**PROBLEM DESCRIPTION:**
Run through the records and show each line that includes the string "enum".

**DATA TO EXAMINE:**
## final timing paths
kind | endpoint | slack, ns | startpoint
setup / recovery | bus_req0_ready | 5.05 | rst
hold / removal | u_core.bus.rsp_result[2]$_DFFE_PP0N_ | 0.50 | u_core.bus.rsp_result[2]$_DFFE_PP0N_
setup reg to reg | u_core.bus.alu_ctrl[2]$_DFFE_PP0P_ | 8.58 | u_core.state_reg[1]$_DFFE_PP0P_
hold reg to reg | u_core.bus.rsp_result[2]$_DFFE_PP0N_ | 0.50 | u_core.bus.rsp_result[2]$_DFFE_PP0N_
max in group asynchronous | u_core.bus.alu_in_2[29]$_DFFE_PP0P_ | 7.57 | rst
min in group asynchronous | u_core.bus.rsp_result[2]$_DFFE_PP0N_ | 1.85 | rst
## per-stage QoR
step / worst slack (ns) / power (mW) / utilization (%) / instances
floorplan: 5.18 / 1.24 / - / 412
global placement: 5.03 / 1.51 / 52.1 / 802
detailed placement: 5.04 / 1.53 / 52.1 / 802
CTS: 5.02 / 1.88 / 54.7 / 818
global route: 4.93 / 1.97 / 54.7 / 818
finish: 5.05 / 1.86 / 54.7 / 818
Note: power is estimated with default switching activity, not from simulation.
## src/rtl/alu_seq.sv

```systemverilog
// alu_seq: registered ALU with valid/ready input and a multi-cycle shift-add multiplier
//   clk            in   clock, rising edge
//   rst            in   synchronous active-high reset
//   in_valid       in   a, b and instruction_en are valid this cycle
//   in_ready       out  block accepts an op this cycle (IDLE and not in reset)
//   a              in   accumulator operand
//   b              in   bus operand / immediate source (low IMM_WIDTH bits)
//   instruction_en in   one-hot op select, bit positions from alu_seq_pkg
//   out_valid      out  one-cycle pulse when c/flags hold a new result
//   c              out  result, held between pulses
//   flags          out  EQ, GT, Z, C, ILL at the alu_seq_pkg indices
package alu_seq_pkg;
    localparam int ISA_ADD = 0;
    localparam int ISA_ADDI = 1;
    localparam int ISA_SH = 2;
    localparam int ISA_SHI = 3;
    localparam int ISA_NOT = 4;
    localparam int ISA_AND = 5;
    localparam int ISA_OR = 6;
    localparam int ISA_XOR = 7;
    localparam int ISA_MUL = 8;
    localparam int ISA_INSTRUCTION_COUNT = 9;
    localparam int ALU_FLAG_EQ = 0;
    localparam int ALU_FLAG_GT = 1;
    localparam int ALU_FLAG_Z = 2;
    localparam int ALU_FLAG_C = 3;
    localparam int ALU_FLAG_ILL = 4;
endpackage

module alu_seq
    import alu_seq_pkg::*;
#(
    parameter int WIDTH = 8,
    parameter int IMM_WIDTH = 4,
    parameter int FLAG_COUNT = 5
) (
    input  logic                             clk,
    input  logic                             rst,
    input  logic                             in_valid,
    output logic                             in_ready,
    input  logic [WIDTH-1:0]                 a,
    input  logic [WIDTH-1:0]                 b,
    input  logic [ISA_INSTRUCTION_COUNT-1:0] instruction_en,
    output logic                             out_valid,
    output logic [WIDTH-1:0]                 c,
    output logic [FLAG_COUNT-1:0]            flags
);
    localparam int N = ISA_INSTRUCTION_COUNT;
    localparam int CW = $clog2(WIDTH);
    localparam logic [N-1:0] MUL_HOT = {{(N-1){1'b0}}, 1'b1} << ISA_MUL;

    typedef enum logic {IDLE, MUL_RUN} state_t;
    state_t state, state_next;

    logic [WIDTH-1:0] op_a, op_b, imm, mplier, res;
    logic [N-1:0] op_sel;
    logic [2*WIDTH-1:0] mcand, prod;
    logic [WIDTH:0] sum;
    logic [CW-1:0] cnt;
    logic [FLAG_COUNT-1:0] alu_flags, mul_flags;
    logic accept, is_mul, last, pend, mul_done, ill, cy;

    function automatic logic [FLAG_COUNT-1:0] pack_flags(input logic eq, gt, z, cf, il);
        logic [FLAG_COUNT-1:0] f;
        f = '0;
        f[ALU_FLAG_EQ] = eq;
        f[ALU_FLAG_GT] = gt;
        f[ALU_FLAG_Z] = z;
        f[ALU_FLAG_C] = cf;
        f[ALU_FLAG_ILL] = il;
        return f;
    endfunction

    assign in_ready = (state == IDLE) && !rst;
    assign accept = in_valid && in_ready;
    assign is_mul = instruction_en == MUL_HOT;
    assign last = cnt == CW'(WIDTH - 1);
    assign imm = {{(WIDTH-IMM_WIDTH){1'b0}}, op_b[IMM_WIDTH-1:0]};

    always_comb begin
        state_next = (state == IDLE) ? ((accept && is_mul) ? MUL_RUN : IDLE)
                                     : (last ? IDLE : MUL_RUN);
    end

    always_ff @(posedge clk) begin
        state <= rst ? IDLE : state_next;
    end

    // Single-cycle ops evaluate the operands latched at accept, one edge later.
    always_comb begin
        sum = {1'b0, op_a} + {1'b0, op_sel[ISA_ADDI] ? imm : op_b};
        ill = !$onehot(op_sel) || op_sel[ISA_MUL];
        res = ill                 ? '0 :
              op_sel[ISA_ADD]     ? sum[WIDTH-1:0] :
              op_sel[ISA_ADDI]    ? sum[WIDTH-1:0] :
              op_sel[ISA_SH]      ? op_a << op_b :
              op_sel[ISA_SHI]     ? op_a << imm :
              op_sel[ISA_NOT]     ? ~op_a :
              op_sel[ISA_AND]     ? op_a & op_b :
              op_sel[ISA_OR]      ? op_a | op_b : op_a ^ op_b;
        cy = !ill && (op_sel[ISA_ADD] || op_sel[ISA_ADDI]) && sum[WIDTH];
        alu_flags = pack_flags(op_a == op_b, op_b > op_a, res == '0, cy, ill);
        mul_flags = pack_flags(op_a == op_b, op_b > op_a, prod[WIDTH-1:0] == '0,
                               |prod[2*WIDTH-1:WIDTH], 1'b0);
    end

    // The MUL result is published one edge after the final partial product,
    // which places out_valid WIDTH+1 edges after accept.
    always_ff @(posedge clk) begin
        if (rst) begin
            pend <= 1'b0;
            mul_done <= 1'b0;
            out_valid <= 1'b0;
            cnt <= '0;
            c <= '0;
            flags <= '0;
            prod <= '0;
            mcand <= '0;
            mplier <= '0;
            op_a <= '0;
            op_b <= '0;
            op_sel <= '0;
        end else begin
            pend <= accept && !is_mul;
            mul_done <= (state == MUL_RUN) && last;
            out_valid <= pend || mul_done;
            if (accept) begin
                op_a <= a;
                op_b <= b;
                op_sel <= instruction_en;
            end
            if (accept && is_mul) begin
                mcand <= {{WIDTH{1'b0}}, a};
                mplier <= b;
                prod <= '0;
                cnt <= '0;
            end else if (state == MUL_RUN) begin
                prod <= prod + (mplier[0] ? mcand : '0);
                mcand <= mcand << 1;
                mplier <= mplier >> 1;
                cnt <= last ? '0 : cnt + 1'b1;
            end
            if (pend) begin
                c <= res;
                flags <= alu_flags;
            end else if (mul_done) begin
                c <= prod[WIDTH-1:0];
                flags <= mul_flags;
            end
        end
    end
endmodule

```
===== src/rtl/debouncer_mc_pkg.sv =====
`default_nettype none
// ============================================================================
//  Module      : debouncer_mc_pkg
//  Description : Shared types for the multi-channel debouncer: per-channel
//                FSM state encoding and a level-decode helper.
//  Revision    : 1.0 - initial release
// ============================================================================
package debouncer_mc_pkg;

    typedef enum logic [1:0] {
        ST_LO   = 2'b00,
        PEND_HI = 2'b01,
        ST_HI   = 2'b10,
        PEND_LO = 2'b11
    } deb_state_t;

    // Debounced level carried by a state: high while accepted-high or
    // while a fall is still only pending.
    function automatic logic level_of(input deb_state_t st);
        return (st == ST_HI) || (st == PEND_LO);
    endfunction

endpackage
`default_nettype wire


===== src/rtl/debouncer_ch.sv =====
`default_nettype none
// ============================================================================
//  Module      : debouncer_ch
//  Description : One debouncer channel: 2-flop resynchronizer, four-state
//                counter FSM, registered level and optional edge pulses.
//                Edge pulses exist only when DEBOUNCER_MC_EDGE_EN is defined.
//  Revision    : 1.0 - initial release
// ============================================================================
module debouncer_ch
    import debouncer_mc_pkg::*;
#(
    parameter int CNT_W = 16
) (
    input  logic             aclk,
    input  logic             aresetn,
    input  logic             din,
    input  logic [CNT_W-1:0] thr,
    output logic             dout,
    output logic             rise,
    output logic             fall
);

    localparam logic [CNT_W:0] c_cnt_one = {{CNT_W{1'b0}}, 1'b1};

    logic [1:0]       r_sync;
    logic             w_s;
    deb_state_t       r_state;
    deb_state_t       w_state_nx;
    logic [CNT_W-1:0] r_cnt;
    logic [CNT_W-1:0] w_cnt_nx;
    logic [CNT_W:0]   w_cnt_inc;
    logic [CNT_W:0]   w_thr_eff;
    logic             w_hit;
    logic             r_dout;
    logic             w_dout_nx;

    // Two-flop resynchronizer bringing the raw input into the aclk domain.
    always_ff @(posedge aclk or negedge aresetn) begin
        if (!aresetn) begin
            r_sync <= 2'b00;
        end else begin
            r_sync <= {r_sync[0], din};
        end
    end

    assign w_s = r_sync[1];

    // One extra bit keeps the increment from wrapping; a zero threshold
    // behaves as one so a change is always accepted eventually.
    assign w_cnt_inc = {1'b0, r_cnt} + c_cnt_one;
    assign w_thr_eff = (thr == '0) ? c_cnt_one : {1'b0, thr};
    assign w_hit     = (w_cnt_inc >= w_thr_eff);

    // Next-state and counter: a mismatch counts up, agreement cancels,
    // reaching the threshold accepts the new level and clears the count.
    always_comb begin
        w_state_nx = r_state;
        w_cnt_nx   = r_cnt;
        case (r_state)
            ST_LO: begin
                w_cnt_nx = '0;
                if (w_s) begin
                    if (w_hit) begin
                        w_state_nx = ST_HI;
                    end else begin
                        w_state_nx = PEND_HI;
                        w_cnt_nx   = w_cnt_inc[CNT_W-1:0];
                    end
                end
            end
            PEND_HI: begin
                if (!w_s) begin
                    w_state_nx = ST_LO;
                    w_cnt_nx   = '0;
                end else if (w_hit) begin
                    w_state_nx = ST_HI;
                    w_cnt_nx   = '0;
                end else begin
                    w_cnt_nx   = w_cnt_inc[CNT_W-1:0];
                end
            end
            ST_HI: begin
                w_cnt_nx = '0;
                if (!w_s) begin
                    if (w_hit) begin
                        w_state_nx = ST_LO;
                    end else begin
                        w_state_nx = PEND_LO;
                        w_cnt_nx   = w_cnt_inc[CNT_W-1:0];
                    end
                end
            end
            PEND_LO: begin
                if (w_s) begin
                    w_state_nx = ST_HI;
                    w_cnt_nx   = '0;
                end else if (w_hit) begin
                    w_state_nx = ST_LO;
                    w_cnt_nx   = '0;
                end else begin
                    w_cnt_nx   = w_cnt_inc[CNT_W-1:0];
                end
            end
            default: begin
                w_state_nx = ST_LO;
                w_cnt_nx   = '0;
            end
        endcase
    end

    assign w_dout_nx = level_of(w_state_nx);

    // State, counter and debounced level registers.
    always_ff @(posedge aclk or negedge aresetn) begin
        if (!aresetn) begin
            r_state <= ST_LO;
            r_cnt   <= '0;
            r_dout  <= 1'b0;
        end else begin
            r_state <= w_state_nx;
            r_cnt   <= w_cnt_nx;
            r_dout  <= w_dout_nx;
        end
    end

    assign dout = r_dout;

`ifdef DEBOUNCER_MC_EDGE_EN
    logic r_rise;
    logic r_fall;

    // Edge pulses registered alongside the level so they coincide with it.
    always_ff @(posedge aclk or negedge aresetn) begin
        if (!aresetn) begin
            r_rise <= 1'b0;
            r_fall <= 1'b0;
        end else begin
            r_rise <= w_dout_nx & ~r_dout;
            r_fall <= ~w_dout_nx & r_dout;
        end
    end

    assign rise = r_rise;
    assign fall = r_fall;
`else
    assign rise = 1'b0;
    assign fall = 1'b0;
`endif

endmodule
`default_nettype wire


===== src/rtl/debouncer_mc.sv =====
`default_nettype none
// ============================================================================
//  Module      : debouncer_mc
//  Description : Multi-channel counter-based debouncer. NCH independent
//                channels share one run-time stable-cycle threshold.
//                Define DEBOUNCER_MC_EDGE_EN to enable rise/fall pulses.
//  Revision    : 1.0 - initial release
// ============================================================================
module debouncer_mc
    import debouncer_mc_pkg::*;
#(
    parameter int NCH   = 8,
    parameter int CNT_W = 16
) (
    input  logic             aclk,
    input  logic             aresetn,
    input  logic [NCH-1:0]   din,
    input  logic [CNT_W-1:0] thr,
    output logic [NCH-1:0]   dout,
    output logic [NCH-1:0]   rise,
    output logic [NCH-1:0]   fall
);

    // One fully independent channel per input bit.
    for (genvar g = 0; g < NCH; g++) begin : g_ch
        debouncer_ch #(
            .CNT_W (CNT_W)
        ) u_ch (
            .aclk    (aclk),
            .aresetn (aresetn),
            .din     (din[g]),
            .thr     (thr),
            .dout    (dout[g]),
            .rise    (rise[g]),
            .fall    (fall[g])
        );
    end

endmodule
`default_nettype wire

**PROBLEM SOLUTION:**
    typedef enum logic {IDLE, MUL_RUN} state_t;
    typedef enum logic [1:0] {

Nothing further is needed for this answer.